→ Record excerpts
Source: an optimization exercise on an open RTL-to-GDS flow (aim: small area and a short achievable clock period). Production flows keep margins and buffers that such runs may drop. Where RTL was checked, it was by simulation tests only, not by an equivalence proof against the original. Only the layout flow was run in run 1; the RTL was not checked for function there. Power figures rest on the tool's default switching activity, not on a simulated workload.

--- design/flow/flow/run.sh ---
#!/bin/bash
# Standard layout with the smallest buffer on the ports, and timing repair
# aiming for slack beyond the 18 ns constraint.
set -o pipefail
export BUFFER_PORTS_ARGS="-buffer_cell sky130_fd_sc_hd__buf_1"
export SETUP_SLACK_MARGIN=10.0
bash standard.sh 2>&1 | tee standard.log
--- design/flow/standard.sh ---
#!/bin/bash
# synth_recipe.tcl (not shown) runs the flow's synth.tcl, then flattens the netlist and writes it again
# the make line also repeats each setting of config.mk as NAME=value (left out here)
make -C /OpenROAD-flow-scripts/flow DESIGN_CONFIG=/design/flow/config.mk WORK_HOME=/design/flow/orfs CLKGATE_MAP_FILE= SYNTH_SCRIPT=/design/flow/synth_recipe.tcl "${@:-finish}"
--- design/flow/config.mk ---
export PLATFORM = sky130hd
export DESIGN_NAME = core_top
export DESIGN_NICKNAME = core_top
export VERILOG_FILES = /design/flow/design.v
export SDC_FILE = /design/flow/constraint.sdc
export NUM_CORES = 4
export LEC_CHECK = 0
export CAP_MARGIN = 20
export CORE_MARGIN = 2
export CORE_UTILIZATION = 40
export CTS_BUF_LIST = sky130_fd_sc_hd__clkbuf_8
export CTS_CLUSTER_DIAMETER = 100
export CTS_CLUSTER_SIZE = 30
export SLEW_MARGIN = 20
--- design/flow/constraint.sdc ---
create_clock -name core_clock -period 18.0 [get_ports {clk_74a}]
set_input_delay 3.6000 -clock core_clock [delete_from_list [all_inputs] [get_ports {clk_74a}]]
set_output_delay 3.6000 -clock core_clock [all_outputs]
set_load 0.01 [all_outputs]
--- design/flow/design.v ---
package core_pkg;
  localparam int chan_w   = 8;
  localparam int rgb_w    = 24;
  localparam int bridge_w = 32;
  localparam int rtc_w    = 65;
  localparam logic [bridge_w-1:0] addr_reset_pulse   = 32'h0000_0050;
  localparam logic [bridge_w-1:0] addr_deadzone      = 32'h0000_010C;
  localparam logic [bridge_w-1:0] addr_square_pixels = 32'h0000_0200;
  localparam logic [bridge_w-1:0] addr_color_corr    = 32'h0000_0208;
  localparam logic [chan_w-1:0] stick_center = 8'd128;
  localparam logic [chan_w-1:0] percent_full = 8'd100;
  localparam logic [9:0] gain_r = 10'd234;
  localparam logic [9:0] gain_g = 10'd258;
  localparam logic [9:0] gain_b = 10'd304;
  typedef struct packed {
    logic [chan_w-1:0] r;
    logic [chan_w-1:0] g;
    logic [chan_w-1:0] b;
  } pixel_view_t;
  typedef struct packed {
    logic [8:0]  pad_hi;
    logic        slot_interlace_odd;
    logic        slot_square;
    logic [12:0] pad_lo;
  } slot_view_t;
  typedef union packed {
    pixel_view_t pixel;
    slot_view_t  slot;
  } video_word_u;
endpackage
module core_settings_regs #(
  parameter int reset_pulse_cycles = 1048576
) (
  input  logic                          clk_74a,
  input  logic                          pll_core_locked,
  input  logic                          bridge_wr,
  input  logic [core_pkg::bridge_w-1:0] bridge_addr,
  input  logic [core_pkg::bridge_w-1:0] bridge_wr_data,
  output logic                          core_reset,
  output logic [core_pkg::chan_w-1:0]   deadzone,
  output logic [core_pkg::chan_w-1:0]   strength,
  output logic                          square_pixels
);
  localparam logic [20:0] pulse_start = 21'h000001;
  localparam logic [20:0] pulse_last  = 21'h1ffc00;
  logic [20:0] pulse_lfsr;
  always_ff @(posedge clk_74a or negedge pll_core_locked) begin
    if (!pll_core_locked) begin
      pulse_lfsr <= '0;
    end else if (bridge_wr && bridge_addr == core_pkg::addr_reset_pulse) begin
      pulse_lfsr <= pulse_start;
    end else if (pulse_lfsr == pulse_last) begin
      pulse_lfsr <= '0;
    end else begin
      pulse_lfsr <= {pulse_lfsr[19:0], pulse_lfsr[20] ^ pulse_lfsr[18]};
    end
  end
  assign core_reset = !pll_core_locked || (pulse_lfsr != '0);
  logic [2:0] strength_g;
  logic [7:0] strength_raw;
  logic [7:0] strength_next;
  always_comb begin
    case (bridge_wr_data[6:0])
      7'd0: strength_g = 3'd0;
      7'd1: strength_g = 3'd0;
      7'd2: strength_g = 3'd0;
      7'd3: strength_g = 3'd0;
      7'd4: strength_g = 3'd0;
      7'd5: strength_g = 3'd0;
      7'd6: strength_g = 3'd0;
      7'd7: strength_g = 3'd0;
      7'd8: strength_g = 3'd0;
      7'd9: strength_g = 3'd0;
      7'd10: strength_g = 3'd0;
      7'd11: strength_g = 3'd1;
      7'd12: strength_g = 3'd0;
      7'd13: strength_g = 3'd1;
      7'd14: strength_g = 3'd0;
      7'd15: strength_g = 3'd1;
      7'd16: strength_g = 3'd0;
      7'd17: strength_g = 3'd1;
      7'd18: strength_g = 3'd0;
      7'd19: strength_g = 3'd1;
      7'd20: strength_g = 3'd1;
      7'd21: strength_g = 3'd1;
      7'd22: strength_g = 3'd1;
      7'd23: strength_g = 3'd1;
      7'd24: strength_g = 3'd1;
      7'd25: strength_g = 3'd1;
      7'd26: strength_g = 3'd1;
      7'd27: strength_g = 3'd1;
      7'd28: strength_g = 3'd1;
      7'd29: strength_g = 3'd1;
      7'd30: strength_g = 3'd1;
      7'd31: strength_g = 3'd2;
      7'd32: strength_g = 3'd1;
      7'd33: strength_g = 3'd2;
      7'd34: strength_g = 3'd1;
      7'd35: strength_g = 3'd2;
      7'd36: strength_g = 3'd1;
      7'd37: strength_g = 3'd2;
      7'd38: strength_g = 3'd1;
      7'd39: strength_g = 3'd2;
      7'd40: strength_g = 3'd2;
      7'd41: strength_g = 3'd2;
      7'd42: strength_g = 3'd2;
      7'd43: strength_g = 3'd2;
      7'd44: strength_g = 3'd2;
      7'd45: strength_g = 3'd2;
      7'd46: strength_g = 3'd2;
      7'd47: strength_g = 3'd2;
      7'd48: strength_g = 3'd2;
      7'd49: strength_g = 3'd2;
      7'd50: strength_g = 3'd2;
      7'd51: strength_g = 3'd3;
      7'd52: strength_g = 3'd2;
      7'd53: strength_g = 3'd3;
      7'd54: strength_g = 3'd2;
      7'd55: strength_g = 3'd3;
      7'd56: strength_g = 3'd2;
      7'd57: strength_g = 3'd3;
      7'd58: strength_g = 3'd2;
      7'd59: strength_g = 3'd3;
      7'd60: strength_g = 3'd3;
      7'd61: strength_g = 3'd3;
      7'd62: strength_g = 3'd3;
      7'd63: strength_g = 3'd3;
      7'd64: strength_g = 3'd3;
      7'd65: strength_g = 3'd3;
      7'd66: strength_g = 3'd3;
      7'd67: strength_g = 3'd3;
      7'd68: strength_g = 3'd3;
      7'd69: strength_g = 3'd3;
      7'd70: strength_g = 3'd3;
      7'd71: strength_g = 3'd4;
      7'd72: strength_g = 3'd3;
      7'd73: strength_g = 3'd4;
      7'd74: strength_g = 3'd3;
      7'd75: strength_g = 3'd4;
      7'd76: strength_g = 3'd3;
      7'd77: strength_g = 3'd4;
      7'd78: strength_g = 3'd3;
      7'd79: strength_g = 3'd4;
      7'd80: strength_g = 3'd4;
      7'd81: strength_g = 3'd4;
      7'd82: strength_g = 3'd4;
      7'd83: strength_g = 3'd4;
      7'd84: strength_g = 3'd4;
      7'd85: strength_g = 3'd4;
      7'd86: strength_g = 3'd4;
      7'd87: strength_g = 3'd4;
      7'd88: strength_g = 3'd4;
      7'd89: strength_g = 3'd4;
      7'd90: strength_g = 3'd4;
      7'd91: strength_g = 3'd5;
      7'd92: strength_g = 3'd4;
      7'd93: strength_g = 3'd5;
      7'd94: strength_g = 3'd4;
      7'd95: strength_g = 3'd5;
      7'd96: strength_g = 3'd4;
      7'd97: strength_g = 3'd5;
      7'd98: strength_g = 3'd4;
      7'd99: strength_g = 3'd5;
      7'd100: strength_g = 3'd5;
      7'd101: strength_g = 3'd5;
      7'd102: strength_g = 3'd5;
      7'd103: strength_g = 3'd5;
      7'd104: strength_g = 3'd5;
      7'd105: strength_g = 3'd5;
      7'd106: strength_g = 3'd5;
      7'd107: strength_g = 3'd5;
      7'd108: strength_g = 3'd5;
      7'd109: strength_g = 3'd5;
      7'd110: strength_g = 3'd5;
      7'd111: strength_g = 3'd6;
      7'd112: strength_g = 3'd5;
      7'd113: strength_g = 3'd6;
      7'd114: strength_g = 3'd5;
      7'd115: strength_g = 3'd6;
      7'd116: strength_g = 3'd5;
      7'd117: strength_g = 3'd6;
      7'd118: strength_g = 3'd5;
      7'd119: strength_g = 3'd6;
      7'd120: strength_g = 3'd6;
      7'd121: strength_g = 3'd6;
      7'd122: strength_g = 3'd6;
      7'd123: strength_g = 3'd6;
      7'd124: strength_g = 3'd6;
      7'd125: strength_g = 3'd6;
      7'd126: strength_g = 3'd6;
      7'd127: strength_g = 3'd6;
    endcase
  end
  assign strength_raw  = {bridge_wr_data[6:0], 1'b0} + {2'b0, bridge_wr_data[6:1]} + {5'b0, strength_g};
  assign strength_next = strength_raw | {8{bridge_wr_data[7:0] >= 8'd100}};
  always_ff @(posedge clk_74a or negedge pll_core_locked) begin
    if (!pll_core_locked) begin
      deadzone      <= '0;
      strength      <= '0;
      square_pixels <= 1'b0;
    end else if (bridge_wr) begin
      case (bridge_addr)
        core_pkg::addr_deadzone: begin
          deadzone <= bridge_wr_data[core_pkg::chan_w-1:0];
        end
        core_pkg::addr_color_corr: begin
          strength <= strength_next;
        end
        core_pkg::addr_square_pixels: begin
          square_pixels <= bridge_wr_data[0];
        end
        default: begin
        end
      endcase
    end
  end
endmodule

→ What this task involves
Please transcribe only the lines in the records above running from the line that has "7'd6: strength_g = 3'd0;" through the line that has "7'd32: strength_g = 3'd1;", both included, exactly as they appear.

→ Exercise result
      7'd6: strength_g = 3'd0;
      7'd7: strength_g = 3'd0;
      7'd8: strength_g = 3'd0;
      7'd9: strength_g = 3'd0;
      7'd10: strength_g = 3'd0;
      7'd11: strength_g = 3'd1;
      7'd12: strength_g = 3'd0;
      7'd13: strength_g = 3'd1;
      7'd14: strength_g = 3'd0;
      7'd15: strength_g = 3'd1;
      7'd16: strength_g = 3'd0;
      7'd17: strength_g = 3'd1;
      7'd18: strength_g = 3'd0;
      7'd19: strength_g = 3'd1;
      7'd20: strength_g = 3'd1;
      7'd21: strength_g = 3'd1;
      7'd22: strength_g = 3'd1;
      7'd23: strength_g = 3'd1;
      7'd24: strength_g = 3'd1;
      7'd25: strength_g = 3'd1;
      7'd26: strength_g = 3'd1;
      7'd27: strength_g = 3'd1;
      7'd28: strength_g = 3'd1;
      7'd29: strength_g = 3'd1;
      7'd30: strength_g = 3'd1;
      7'd31: strength_g = 3'd2;
      7'd32: strength_g = 3'd1;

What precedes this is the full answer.